***** Excerpted data

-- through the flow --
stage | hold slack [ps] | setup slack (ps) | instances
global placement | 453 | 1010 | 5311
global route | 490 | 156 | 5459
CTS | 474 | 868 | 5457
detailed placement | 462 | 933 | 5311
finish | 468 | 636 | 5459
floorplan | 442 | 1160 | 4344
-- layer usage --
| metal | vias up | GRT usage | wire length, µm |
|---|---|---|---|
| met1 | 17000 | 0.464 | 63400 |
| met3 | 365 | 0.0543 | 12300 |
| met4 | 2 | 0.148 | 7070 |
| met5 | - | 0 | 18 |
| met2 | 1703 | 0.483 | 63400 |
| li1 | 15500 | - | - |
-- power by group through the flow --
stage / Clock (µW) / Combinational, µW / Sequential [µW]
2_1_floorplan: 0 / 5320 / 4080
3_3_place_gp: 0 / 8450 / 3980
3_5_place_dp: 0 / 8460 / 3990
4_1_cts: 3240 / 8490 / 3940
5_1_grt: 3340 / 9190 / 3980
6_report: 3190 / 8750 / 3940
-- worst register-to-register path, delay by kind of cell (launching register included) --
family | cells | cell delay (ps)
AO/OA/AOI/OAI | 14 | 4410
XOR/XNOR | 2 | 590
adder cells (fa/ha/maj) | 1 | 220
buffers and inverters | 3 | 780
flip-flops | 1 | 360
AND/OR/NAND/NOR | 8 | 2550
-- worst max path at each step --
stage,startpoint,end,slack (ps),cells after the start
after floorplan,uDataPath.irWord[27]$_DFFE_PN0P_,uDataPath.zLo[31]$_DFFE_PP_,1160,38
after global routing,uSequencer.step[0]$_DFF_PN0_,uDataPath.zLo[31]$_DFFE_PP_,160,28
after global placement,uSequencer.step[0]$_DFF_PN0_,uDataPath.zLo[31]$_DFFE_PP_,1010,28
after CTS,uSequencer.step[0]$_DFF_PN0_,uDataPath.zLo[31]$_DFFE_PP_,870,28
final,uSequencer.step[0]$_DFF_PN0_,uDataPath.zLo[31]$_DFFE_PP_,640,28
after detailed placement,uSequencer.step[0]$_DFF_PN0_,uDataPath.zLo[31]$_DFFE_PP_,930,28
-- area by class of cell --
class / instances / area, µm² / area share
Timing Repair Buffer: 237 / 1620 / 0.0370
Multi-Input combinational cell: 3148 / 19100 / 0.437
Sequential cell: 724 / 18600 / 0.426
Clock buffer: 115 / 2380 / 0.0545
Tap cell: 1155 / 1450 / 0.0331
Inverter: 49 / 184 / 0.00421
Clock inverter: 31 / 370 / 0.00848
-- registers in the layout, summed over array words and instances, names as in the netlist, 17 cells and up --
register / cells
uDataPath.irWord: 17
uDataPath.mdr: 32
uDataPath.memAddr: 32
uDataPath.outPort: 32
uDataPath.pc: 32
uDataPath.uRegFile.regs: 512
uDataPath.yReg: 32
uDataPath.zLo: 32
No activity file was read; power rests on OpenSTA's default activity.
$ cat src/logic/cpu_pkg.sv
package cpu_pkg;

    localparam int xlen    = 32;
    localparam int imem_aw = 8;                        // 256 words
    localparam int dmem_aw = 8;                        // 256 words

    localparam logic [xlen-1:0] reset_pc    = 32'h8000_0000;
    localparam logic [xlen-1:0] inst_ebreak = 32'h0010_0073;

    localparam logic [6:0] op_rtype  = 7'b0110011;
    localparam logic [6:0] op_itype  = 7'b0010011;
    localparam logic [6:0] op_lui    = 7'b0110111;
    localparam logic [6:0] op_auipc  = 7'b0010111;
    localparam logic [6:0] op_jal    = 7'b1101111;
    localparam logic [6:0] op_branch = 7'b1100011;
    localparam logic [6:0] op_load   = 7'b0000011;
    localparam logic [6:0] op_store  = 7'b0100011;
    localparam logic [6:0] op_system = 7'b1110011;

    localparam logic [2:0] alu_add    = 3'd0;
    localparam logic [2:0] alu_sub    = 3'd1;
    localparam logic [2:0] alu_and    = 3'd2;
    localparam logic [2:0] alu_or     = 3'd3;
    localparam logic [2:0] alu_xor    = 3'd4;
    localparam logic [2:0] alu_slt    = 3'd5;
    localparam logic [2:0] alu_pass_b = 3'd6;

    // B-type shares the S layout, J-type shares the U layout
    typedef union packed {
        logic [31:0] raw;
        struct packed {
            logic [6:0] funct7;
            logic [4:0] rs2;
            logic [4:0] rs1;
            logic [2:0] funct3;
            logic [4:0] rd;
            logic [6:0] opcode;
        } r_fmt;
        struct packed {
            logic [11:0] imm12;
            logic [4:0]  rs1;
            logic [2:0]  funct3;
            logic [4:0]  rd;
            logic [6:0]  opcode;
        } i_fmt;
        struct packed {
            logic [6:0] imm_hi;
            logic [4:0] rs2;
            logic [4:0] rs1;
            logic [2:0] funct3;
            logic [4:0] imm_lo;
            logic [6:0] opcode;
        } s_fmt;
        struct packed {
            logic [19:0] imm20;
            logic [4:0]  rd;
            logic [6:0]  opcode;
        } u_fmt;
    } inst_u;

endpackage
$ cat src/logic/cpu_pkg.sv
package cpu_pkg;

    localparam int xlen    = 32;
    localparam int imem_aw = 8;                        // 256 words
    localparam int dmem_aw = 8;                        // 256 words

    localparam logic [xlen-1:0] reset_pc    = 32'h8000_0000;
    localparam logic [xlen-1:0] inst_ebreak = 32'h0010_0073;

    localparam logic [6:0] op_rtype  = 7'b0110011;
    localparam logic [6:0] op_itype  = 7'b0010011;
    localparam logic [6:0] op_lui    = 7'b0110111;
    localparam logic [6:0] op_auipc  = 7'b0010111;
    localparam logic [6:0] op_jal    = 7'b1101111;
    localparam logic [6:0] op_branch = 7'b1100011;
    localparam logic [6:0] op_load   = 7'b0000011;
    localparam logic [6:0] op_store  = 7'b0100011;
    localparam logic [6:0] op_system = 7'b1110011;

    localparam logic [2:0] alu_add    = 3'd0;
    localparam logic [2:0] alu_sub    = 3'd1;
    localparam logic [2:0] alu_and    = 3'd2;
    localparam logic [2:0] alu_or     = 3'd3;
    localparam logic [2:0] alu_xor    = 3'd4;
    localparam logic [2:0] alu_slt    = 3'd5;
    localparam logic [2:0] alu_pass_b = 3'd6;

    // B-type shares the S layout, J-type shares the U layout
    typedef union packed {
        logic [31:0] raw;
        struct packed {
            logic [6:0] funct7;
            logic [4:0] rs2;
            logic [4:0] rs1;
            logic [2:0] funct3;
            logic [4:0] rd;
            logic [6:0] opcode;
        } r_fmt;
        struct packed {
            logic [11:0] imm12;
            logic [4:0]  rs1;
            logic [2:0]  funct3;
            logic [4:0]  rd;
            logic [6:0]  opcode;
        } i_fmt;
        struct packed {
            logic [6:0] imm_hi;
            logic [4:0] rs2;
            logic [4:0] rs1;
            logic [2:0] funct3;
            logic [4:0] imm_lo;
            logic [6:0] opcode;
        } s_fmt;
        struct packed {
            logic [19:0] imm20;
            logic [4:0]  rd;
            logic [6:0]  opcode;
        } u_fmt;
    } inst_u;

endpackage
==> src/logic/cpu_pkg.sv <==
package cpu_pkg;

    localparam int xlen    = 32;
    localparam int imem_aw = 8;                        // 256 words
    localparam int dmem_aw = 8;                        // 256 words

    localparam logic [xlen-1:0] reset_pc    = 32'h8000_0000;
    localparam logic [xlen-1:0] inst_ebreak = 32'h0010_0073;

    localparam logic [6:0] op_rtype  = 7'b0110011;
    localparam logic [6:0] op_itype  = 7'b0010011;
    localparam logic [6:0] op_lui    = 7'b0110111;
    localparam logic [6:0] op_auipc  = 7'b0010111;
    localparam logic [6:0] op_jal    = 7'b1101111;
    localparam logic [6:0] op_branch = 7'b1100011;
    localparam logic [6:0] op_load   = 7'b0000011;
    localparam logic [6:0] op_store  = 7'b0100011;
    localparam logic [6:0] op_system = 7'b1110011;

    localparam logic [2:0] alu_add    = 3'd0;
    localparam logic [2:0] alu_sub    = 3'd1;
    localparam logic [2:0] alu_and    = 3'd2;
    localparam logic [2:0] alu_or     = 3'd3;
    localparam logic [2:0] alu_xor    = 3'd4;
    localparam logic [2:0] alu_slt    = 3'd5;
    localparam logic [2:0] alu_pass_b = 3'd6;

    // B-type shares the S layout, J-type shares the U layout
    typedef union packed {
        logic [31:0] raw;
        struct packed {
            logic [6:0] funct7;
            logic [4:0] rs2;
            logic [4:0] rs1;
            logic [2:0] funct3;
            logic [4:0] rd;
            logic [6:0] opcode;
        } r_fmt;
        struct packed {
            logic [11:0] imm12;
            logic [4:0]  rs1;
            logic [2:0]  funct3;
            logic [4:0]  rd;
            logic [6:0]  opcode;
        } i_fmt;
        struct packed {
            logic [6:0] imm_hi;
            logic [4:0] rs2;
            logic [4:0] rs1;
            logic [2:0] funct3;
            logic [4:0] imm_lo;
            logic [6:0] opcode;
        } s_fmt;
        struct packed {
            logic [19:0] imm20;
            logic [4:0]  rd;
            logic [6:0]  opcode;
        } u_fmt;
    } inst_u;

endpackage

**********
***** Excerpted data

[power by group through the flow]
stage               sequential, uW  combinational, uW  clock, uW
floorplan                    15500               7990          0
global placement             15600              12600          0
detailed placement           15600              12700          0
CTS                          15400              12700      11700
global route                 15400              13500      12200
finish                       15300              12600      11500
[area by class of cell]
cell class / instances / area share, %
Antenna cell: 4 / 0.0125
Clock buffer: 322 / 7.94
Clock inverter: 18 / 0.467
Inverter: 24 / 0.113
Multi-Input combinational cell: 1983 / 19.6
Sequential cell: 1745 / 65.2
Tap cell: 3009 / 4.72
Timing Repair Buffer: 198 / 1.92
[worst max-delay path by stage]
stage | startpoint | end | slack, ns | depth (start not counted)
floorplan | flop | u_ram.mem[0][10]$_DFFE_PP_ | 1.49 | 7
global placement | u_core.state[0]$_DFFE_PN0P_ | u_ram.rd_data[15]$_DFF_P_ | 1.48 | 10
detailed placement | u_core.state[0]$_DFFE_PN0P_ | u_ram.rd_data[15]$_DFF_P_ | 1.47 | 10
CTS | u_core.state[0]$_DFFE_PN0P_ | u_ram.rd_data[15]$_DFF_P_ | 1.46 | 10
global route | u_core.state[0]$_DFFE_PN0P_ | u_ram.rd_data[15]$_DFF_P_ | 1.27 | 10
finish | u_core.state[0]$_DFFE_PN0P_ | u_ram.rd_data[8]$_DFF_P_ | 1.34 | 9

**********
***** Excerpted data

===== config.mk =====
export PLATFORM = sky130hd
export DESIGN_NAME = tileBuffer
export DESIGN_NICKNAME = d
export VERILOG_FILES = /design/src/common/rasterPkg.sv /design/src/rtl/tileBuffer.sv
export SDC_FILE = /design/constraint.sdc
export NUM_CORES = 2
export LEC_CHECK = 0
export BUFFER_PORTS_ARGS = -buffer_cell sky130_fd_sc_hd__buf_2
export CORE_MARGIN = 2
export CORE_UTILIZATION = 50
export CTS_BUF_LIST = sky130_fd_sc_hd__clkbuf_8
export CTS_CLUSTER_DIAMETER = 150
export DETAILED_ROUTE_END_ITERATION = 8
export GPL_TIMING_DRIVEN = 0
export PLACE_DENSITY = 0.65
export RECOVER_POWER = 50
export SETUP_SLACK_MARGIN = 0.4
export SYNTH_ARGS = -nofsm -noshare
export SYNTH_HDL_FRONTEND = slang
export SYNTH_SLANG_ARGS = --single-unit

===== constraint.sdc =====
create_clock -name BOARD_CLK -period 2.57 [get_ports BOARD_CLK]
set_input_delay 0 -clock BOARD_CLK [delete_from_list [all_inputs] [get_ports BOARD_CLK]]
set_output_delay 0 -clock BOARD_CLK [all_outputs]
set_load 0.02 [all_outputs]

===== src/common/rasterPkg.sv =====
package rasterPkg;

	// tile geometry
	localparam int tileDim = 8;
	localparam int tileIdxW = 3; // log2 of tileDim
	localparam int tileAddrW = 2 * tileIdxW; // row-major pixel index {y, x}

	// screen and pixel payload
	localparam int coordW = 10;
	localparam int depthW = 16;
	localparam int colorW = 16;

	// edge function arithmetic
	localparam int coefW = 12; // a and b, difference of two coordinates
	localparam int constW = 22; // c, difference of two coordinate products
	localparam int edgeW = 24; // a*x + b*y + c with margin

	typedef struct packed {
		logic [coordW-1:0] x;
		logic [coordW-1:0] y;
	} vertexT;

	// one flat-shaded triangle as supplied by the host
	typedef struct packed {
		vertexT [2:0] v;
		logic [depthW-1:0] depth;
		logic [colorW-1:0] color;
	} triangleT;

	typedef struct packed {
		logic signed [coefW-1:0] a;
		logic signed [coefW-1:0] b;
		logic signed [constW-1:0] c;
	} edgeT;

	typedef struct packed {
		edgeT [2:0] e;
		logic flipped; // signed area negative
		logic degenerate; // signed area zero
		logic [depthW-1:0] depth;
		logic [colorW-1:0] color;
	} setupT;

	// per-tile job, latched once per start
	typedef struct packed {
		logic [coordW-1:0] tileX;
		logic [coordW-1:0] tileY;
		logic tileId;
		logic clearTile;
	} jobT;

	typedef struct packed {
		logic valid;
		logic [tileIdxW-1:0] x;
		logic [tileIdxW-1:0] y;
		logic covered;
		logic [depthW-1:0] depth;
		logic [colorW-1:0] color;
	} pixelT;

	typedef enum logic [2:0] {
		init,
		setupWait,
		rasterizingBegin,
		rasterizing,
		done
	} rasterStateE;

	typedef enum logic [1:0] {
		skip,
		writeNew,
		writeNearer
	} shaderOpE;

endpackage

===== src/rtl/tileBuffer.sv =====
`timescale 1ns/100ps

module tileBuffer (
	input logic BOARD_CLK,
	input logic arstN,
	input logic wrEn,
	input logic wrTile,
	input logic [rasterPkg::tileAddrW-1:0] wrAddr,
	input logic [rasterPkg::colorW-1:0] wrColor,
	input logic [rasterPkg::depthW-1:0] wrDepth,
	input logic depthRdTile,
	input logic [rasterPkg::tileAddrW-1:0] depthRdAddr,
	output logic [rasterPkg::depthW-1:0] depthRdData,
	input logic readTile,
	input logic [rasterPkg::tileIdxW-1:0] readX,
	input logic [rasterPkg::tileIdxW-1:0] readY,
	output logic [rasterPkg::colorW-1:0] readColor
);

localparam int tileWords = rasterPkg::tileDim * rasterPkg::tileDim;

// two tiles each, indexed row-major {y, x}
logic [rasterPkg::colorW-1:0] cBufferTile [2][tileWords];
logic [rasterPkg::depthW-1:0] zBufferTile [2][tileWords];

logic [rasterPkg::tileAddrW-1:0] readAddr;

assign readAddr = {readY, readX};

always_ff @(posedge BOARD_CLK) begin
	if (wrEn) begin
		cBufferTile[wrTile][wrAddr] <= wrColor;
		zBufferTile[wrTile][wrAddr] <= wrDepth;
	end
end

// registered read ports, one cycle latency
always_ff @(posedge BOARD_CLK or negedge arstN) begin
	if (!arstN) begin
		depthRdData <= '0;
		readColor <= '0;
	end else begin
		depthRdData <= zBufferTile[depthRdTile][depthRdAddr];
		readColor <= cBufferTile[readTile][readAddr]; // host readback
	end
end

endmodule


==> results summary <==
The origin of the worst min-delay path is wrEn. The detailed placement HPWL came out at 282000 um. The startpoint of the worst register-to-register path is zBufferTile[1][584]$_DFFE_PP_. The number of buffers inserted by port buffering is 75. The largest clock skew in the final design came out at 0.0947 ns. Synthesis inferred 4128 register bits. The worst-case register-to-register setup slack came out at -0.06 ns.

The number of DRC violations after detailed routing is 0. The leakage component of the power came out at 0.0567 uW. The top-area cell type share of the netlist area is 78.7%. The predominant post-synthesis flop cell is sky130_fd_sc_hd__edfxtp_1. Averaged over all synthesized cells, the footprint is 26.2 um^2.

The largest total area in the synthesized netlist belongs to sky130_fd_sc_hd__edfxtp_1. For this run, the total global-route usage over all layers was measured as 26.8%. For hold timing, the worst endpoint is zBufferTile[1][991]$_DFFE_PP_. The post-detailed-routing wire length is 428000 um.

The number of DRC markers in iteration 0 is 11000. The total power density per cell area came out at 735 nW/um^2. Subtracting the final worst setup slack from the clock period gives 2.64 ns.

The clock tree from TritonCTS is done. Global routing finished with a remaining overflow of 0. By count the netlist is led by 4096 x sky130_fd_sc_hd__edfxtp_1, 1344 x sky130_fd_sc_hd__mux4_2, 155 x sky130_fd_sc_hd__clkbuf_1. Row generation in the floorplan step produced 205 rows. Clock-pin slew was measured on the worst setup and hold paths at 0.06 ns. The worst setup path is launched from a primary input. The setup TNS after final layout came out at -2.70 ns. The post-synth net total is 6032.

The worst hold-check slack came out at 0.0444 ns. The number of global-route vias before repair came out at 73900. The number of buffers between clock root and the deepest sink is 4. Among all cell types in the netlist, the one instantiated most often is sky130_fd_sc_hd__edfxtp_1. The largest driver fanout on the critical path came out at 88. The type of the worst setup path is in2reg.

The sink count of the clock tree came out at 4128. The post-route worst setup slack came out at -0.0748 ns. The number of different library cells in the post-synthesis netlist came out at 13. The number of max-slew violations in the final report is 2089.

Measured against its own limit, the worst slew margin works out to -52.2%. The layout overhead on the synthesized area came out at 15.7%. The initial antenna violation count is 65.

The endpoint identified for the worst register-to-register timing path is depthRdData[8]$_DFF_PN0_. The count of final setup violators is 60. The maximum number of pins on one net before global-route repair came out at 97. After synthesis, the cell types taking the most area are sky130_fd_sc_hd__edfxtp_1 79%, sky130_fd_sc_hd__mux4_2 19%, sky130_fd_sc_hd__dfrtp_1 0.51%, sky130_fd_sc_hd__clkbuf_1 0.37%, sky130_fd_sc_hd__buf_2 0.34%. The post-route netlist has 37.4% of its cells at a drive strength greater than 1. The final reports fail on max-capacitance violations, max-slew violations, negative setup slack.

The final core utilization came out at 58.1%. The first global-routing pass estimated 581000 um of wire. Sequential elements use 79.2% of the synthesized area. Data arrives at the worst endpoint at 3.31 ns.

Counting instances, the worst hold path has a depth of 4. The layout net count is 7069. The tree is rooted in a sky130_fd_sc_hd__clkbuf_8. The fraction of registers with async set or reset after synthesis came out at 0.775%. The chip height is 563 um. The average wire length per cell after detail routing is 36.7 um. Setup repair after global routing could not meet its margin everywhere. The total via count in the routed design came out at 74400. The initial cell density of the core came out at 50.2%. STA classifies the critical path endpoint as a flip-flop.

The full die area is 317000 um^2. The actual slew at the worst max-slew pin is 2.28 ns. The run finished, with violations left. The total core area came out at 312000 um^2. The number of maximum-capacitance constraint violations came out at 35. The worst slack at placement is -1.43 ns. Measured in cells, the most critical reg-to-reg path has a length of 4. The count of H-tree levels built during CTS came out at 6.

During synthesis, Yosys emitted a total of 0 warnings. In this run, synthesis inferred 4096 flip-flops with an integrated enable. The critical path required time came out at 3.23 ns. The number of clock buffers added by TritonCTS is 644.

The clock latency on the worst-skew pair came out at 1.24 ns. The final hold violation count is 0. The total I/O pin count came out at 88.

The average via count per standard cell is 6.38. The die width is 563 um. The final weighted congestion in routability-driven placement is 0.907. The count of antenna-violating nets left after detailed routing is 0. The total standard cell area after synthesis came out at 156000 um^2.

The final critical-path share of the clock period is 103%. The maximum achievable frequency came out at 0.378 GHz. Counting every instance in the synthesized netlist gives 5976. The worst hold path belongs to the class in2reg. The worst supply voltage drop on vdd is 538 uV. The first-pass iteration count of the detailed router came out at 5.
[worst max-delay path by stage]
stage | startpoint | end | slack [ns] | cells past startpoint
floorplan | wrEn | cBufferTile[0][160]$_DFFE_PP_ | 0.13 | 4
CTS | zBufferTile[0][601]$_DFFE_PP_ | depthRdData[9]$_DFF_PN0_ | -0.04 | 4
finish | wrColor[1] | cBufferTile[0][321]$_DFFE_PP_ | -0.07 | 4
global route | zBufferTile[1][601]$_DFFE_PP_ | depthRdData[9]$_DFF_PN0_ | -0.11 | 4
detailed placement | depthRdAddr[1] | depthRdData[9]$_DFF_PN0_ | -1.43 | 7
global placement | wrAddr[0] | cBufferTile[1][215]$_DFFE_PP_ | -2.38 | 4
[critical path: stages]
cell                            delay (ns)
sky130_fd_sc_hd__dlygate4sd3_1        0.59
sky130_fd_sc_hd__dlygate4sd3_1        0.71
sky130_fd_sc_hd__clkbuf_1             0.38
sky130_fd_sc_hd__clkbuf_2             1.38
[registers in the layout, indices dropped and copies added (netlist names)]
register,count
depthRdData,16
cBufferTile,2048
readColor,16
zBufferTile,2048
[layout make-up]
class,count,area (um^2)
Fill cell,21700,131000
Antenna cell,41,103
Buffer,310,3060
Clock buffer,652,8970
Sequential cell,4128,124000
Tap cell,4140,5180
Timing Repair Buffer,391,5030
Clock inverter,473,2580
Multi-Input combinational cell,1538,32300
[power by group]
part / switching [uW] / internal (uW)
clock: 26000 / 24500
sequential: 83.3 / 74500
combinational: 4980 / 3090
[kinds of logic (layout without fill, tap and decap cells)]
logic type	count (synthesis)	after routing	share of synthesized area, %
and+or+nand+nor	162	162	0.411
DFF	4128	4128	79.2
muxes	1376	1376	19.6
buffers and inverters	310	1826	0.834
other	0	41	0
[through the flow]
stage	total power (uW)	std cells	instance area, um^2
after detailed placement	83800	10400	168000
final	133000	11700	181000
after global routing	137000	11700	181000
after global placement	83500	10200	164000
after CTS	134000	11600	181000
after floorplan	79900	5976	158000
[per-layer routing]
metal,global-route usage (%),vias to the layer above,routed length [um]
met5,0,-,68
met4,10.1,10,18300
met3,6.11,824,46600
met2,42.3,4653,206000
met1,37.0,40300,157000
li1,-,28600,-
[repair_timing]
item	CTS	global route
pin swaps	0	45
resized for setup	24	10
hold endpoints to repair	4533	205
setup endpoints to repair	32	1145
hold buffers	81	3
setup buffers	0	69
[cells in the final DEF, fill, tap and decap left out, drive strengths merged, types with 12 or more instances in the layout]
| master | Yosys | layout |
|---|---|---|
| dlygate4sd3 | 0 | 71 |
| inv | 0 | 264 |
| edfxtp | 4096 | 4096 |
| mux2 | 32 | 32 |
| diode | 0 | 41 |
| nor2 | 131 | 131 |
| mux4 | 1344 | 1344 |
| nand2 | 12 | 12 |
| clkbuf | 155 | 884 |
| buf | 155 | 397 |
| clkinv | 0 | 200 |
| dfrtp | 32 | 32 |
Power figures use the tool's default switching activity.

**********

**What you will do:** Report each line of the listing above that uses the word "irWord".

**Reply to the exercise:**
after floorplan,uDataPath.irWord[27]$_DFFE_PN0P_,uDataPath.zLo[31]$_DFFE_PP_,1160,38
uDataPath.irWord: 17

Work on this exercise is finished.